Die gegenwärtige sog. „Flüchtlingskrise“ fordert Hilfsorganisationen und den Katastrophenschutz in vielfacher Hinsicht stark heraus: Das DRK, der ASB, die Johanniter- Unfallhilfe oder die Malteser versorgen Geflüchtete und betreiben seit Monaten Notunterkünfte im ganzen Bundesgebiet; Feuerwehren, das THW und die Bundeswehr unterstützen bei der Einrichtung von Unterkünften. In manchen Hilfsorganisationen wird vom größten je stattgefundenen Einsatz in Deutschland gesprochen, der auch die Strukturen der Hilfsorganisationen, wenn nicht sogar des Bevölkerungs- und Katastrophenschutzes generell, nicht unangetastet lässt. Gleichzeitig verändert sich auch die Rolle der Bevölkerung und sog. neuer Engagementformen, die in der gegenwärtigen Lage anders als früher agieren. Forderte der Wunsch vieler Bürger*innen, sich zu engagieren, viele Hilfsorganisationen während des Hochwassers 2013 noch grundlegend heraus, ist die Zusammenarbeit heute ein integraler Bestandteil der Hilfe; ohne diese Formen des Engagements wäre das System vermutlich längst an seine Grenzen gelangt.

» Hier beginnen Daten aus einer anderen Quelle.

File: config.mk
export PLATFORM = sky130hd
export DESIGN_NAME = startup_sequencer
export DESIGN_NICKNAME = d
export VERILOG_FILES = /design/src/rtl/startup_sequencer.sv
export SDC_FILE = /design/constraint.sdc
export NUM_CORES = 1
export LEC_CHECK = 0
export ABC_AREA = 1
export CAP_MARGIN = 20
export CORE_ASPECT_RATIO = 1.75
export CORE_MARGIN = 4
export CORE_UTILIZATION = 55
export CTS_BUF_LIST = sky130_fd_sc_hd__clkbuf_8 sky130_fd_sc_hd__clkbuf_16
export CTS_CLUSTER_DIAMETER = 80
export DETAILED_ROUTE_END_ITERATION = 10
export PLACE_DENSITY = 0.73
export SYNTH_ARGS = -nofsm -noshare
export SYNTH_HDL_FRONTEND = slang
export SYNTH_SLANG_ARGS = --single-unit
File: constraint.sdc
create_clock -name clk -period 4.21 [get_ports clk]
set_clock_uncertainty 0.2 [all_clocks]
set_input_delay 1.263 -clock clk [delete_from_list [all_inputs] [get_ports clk]]
set_output_delay 1.263 -clock clk [all_outputs]
set_load 0.03 [all_outputs]
File: src/rtl/startup_sequencer.sv
// Power-on startup sequencer: waits out power-on, enables the clock gate, then
// releases per-channel resets one at a time as each channel reports ready.
module startup_sequencer #(
    parameter int N_CH           = 2,
    parameter int POR_CYCLES     = 18750,
    parameter int SETTLE_CYCLES  = 16,
    parameter int TIMEOUT_CYCLES = 0,
    parameter int CNT_W          = 32
) (
    input  logic            clk,
    input  logic            rst,
    input  logic [N_CH-1:0] ch_ready,
    output logic            clk_en,
    output logic [N_CH-1:0] rst_out,
    output logic            done,
    output logic            fault,
    output logic [1:0]      fault_code,
    output logic [2:0]      phase
);

    localparam logic [2:0] POR_WAIT = 3'd0;
    localparam logic [2:0] SETTLE   = 3'd1;
    localparam logic [2:0] RELEASE  = 3'd2;
    localparam logic [2:0] GAP      = 3'd3;
    localparam logic [2:0] RUN      = 3'd4;
    localparam logic [2:0] FAULT    = 3'd5;

    localparam logic [1:0] CODE_NONE    = 2'd0;
    localparam logic [1:0] CODE_TIMEOUT = 2'd1;
    localparam logic [1:0] CODE_LOST    = 2'd2;

    localparam int IDX_W = (N_CH > 1) ? $clog2(N_CH) : 1;
    localparam logic [IDX_W-1:0] LAST_IDX = IDX_W'(N_CH - 1);

    localparam logic [CNT_W-1:0] POR_C     = CNT_W'(POR_CYCLES);
    localparam logic [CNT_W-1:0] SETTLE_C  = CNT_W'(SETTLE_CYCLES);
    localparam logic [CNT_W-1:0] TIMEOUT_C = CNT_W'(TIMEOUT_CYCLES);

    logic [2:0]       state, state_n;
    logic [CNT_W-1:0] edge_cnt, edge_n;
    logic [CNT_W-1:0] wait_cnt, wait_n, wait_inc;
    logic [IDX_W-1:0] idx, idx_n;
    logic             clk_en_n;
    logic [N_CH-1:0]  rst_out_n;
    logic             done_n;
    logic             fault_n;
    logic [1:0]       code_n;

    assign phase = state;

    always_comb begin
        // Edge counter saturates so a very long run can never wrap into a false timeout.
        edge_n    = (edge_cnt == {CNT_W{1'b1}}) ? edge_cnt : edge_cnt + 1'b1;
        wait_inc  = wait_cnt + 1'b1;
        state_n   = state;
        wait_n    = wait_cnt;
        idx_n     = idx;
        clk_en_n  = clk_en;
        rst_out_n = rst_out;
        done_n    = done;
        fault_n   = fault;
        code_n    = fault_code;

        case (state)
            POR_WAIT: begin
                if (edge_n >= POR_C) begin
                    state_n  = SETTLE;
                    clk_en_n = 1'b1;
                    wait_n   = '0;
                end
            end
            SETTLE: begin
                if (wait_inc >= SETTLE_C) begin
                    state_n      = RELEASE;
                    idx_n        = '0;
                    rst_out_n[0] = 1'b0;
                    wait_n       = '0;
                end else begin
                    wait_n = wait_inc;
                end
            end
            RELEASE: begin
                if (ch_ready[idx]) begin
                    wait_n = '0;
                    if (idx == LAST_IDX) begin
                        state_n = RUN;
                        done_n  = 1'b1;
                    end else begin
                        state_n = GAP;
                    end
                end
            end
            GAP: begin
                if (wait_inc >= SETTLE_C) begin
                    state_n          = RELEASE;
                    idx_n            = idx + 1'b1;
                    rst_out_n[idx_n] = 1'b0;
                    wait_n           = '0;
                end else begin
                    wait_n = wait_inc;
                end
            end
            RUN: begin
                if (ch_ready != {N_CH{1'b1}}) begin
                    state_n   = FAULT;
                    fault_n   = 1'b1;
                    code_n    = CODE_LOST;
                    done_n    = 1'b0;
                    clk_en_n  = 1'b1;
                    rst_out_n = '1;
                end
            end
            FAULT: begin
                state_n = FAULT;
            end
            default: begin
                state_n = POR_WAIT;
            end
        endcase

        // Evaluated last so a timeout overrides a RUN entry on the same edge.
        if (TIMEOUT_CYCLES > 0 && state != RUN && state != FAULT && edge_n >= TIMEOUT_C) begin
            state_n   = FAULT;
            fault_n   = 1'b1;
            code_n    = CODE_TIMEOUT;
            done_n    = 1'b0;
            clk_en_n  = 1'b1;
            rst_out_n = '1;
        end
    end

    always_ff @(posedge clk or posedge rst) begin
        if (rst) begin
            state      <= POR_WAIT;
            edge_cnt   <= '0;
            wait_cnt   <= '0;
            idx        <= '0;
            clk_en     <= 1'b0;
            rst_out    <= '1;
            done       <= 1'b0;
            fault      <= 1'b0;
            fault_code <= CODE_NONE;
        end else begin
            state      <= state_n;
            edge_cnt   <= edge_n;
            wait_cnt   <= wait_n;
            idx        <= idx_n;
            clk_en     <= clk_en_n;
            rst_out    <= rst_out_n;
            done       <= done_n;
            fault      <= fault_n;
            fault_code <= code_n;
        end
    end

endmodule

==> results of run 1 <==
worst min-delay path by stage:
stage	startpoint	end	slack (ns)	cells after the start
finish	rst_out[1]	rst_out[1]	0.27	2
global route	rst_out[1]	rst_out[1]	0.28	2
CTS	rst_out[1]	rst_out[1]	0.27	2
detailed placement	rst_out[1]	rst_out[1]	0.26	2
global placement	rst_out[0]	rst_out[0]	0.25	2
floorplan	edge_cnt[0]	edge_cnt[0]	0.29	1
per-layer routing:
layer  GRT usage  wire, µm  vias to the layer above
li1            -         -                     2331
met1       0.232      4220                     2095
met2       0.492      7020                      129
met3      0.0397       333                       59
met4       0.210      1040                        0
met5           0         0                        -
cell usage in the layout, fill, tap and decap left out, types with 3 or more instances in the layout:
cell | Yosys | layout
sky130_fd_sc_hd__nor2_1 | 133 | 133
sky130_fd_sc_hd__nor3_1 | 5 | 5
sky130_fd_sc_hd__inv_1 | 83 | 83
sky130_fd_sc_hd__nand4_1 | 9 | 9
sky130_fd_sc_hd__nor2_2 | 29 | 29
sky130_fd_sc_hd__clkdlybuf4s50_1 | 0 | 12
sky130_fd_sc_hd__xor2_1 | 11 | 11
sky130_fd_sc_hd__nor2_4 | 3 | 3
sky130_fd_sc_hd__nand3b_1 | 12 | 12
sky130_fd_sc_hd__clkinv_2 | 0 | 4
sky130_fd_sc_hd__nand2_1 | 295 | 295
sky130_fd_sc_hd__nand2_2 | 6 | 6
sky130_fd_sc_hd__clkbuf_16 | 0 | 9
sky130_fd_sc_hd__xnor2_1 | 6 | 6
sky130_fd_sc_hd__nand3_1 | 47 | 47
sky130_fd_sc_hd__o21ai_0 | 9 | 9
sky130_fd_sc_hd__dfrtp_1 | 71 | 71
sky130_fd_sc_hd__inv_2 | 4 | 5
worst reg2reg max path: stages, from the launching register on:
cell and delay (ns):
sky130_fd_sc_hd__dfrtp_1 0.42, sky130_fd_sc_hd__ha_1 0.30, sky130_fd_sc_hd__inv_2 0.14, sky130_fd_sc_hd__nor2_8 0.07, sky130_fd_sc_hd__nand2_4 0.10, sky130_fd_sc_hd__nor2_8 0.06
sky130_fd_sc_hd__nand2_2 0.46, sky130_fd_sc_hd__inv_2 0.21, sky130_fd_sc_hd__nor2_1 0.22, sky130_fd_sc_hd__nand2_1 0.08, sky130_fd_sc_hd__nor2_1 0.10, sky130_fd_sc_hd__nand2_1 0.05
sky130_fd_sc_hd__nor2_1 0.11, sky130_fd_sc_hd__nor2_2 0.06, sky130_fd_sc_hd__nand3_4 0.09, sky130_fd_sc_hd__nand2_4 0.09, sky130_fd_sc_hd__inv_6 0.25, sky130_fd_sc_hd__nor2_1 0.08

Zugleich zeichnet sich bereits ab, dass, obwohl die praktische Bewältigung der Lage anhält, längst auch strukturelle institutionelle und organisationale Veränderungen in den einzelnen Hilfsorganisationen und im System des Katastrophen- und Bevölkerungsschutzes insgesamt z.T. noch von den einzelnen Akteuren relativ unbemerkt, stattfinden, die Fragen nach der generellen auch normativen Zielsetzung eines Katastrophenschutzes der Zukunft aufwerfen (müssen).

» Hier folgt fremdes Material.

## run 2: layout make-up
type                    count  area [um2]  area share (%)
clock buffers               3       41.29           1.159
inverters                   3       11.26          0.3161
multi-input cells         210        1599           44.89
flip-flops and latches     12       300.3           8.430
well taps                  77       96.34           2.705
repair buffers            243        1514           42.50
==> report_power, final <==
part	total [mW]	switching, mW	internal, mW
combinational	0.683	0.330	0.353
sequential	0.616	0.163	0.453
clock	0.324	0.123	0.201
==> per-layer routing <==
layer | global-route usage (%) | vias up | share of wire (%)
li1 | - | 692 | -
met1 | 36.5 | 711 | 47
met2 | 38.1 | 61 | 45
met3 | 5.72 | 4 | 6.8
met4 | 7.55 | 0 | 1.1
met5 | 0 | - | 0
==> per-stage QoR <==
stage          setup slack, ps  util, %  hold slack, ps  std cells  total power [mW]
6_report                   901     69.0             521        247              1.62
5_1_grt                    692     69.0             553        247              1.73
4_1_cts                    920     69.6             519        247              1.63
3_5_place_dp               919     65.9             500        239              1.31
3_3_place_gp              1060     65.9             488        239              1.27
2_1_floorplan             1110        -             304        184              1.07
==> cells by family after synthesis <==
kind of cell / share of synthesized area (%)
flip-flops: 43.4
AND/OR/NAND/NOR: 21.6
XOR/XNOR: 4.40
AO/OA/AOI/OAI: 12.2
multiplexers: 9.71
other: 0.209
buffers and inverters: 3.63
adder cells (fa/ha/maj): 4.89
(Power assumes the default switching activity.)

Es scheint daher mehr als geboten, in einen wissenschaftlichen und zugleich praxisorientierten Austausch- und Reflexionsprozess einzutreten, der die bisherigen Erfahrungen systematisiert, Veränderungsprozesse kartiert, Best Practices identifiziert, Lehren für die Zukunft zieht und am konkreten Bedarf der Praxis orientierte Forschungsfragen generiert.

Das KatNet lädt daher alle Interessierten Behörden, staatlichen sowie nicht-staatlichen Hilfsorganisationen, zivilgesellschaftlichen Zusammenschlüsse und Wissenschaft zum gemeinsamen Workshop am 19. und 20. Mai 2016 in Berlin ein.

Da sich das Feld gegenwärtig durch eine ganz eigene „Logik der Praxis“ auszeichnet, die v.a. von der Notwendigkeit schneller Hilfe sowie vielfach ganz lokalen (Lern-)Erfahrungen getrieben und damit auch ständigen Veränderungen unterworfen ist, und auf Seiten der Wissenschaft ein Prozess der Analyse, Systematisierung, Generierung von Forschungsfragen erst beginnt, wollen wir mit dem Workshop das klassische vornehmlich an der Wissenschaft ausgerichtete Tagungs-

format verlassen und (noch) stärker als sonst transdisziplinär arbeiten. Wir hoffen, so einen Beitrag zum Verstehen der gegenwärtigen Dynamiken leisten zu können, aber auch ganz praktisch in der konkreten Bewältigung durch Wissensaustausch und die Weitergabe von Best Practices unterstützen zu können.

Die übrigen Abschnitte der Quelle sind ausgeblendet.